--- src/rtl/pdiv_wave_gen.sv ---
module pdiv_wave_gen
  import phase_div_pkg::*;
#(
  parameter int DW = 8
) (
  input  logic          clk,
  input  logic          rst,
  input  logic          en_q,
  input  logic [DW-1:0] div_q,
  input  logic          fire,
  input  logic          running,
  output logic          wave
);
  localparam int PW = DW + TAP_W + 1;

  logic [DW:0]   half;
  logic [PW-1:0] hi_ticks;
  logic [PW-1:0] per_ticks;
  logic [PW-1:0] ph;

  assign half      = ({1'b0, div_q} + (DW+1)'(1)) >> 1;
  assign hi_ticks  = PW'(half) * PW'(PHASES);
  assign per_ticks = PW'(div_q) * PW'(PHASES);

  always_ff @(posedge clk) begin
    if (rst) begin
      ph   <= '0;
      wave <= 1'b0;
    end else if (fire) begin
      wave <= en_q;
      ph   <= PW'(1);
    end else if (running) begin
      wave <= en_q && (ph < hi_ticks);
      ph   <= (ph == per_ticks - PW'(1)) ? '0 : ph + PW'(1);
    end
  end
endmodule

• Goal of the exercise: Start with the line that contains "wave <= en_q && (ph < hi_ticks);", end with the last line of the entries, and please retype every line in that span exactly, with no others.

• Worked solution:
      wave <= en_q && (ph < hi_ticks);
      ph   <= (ph == per_ticks - PW'(1)) ? '0 : ph + PW'(1);
    end
  end
endmodule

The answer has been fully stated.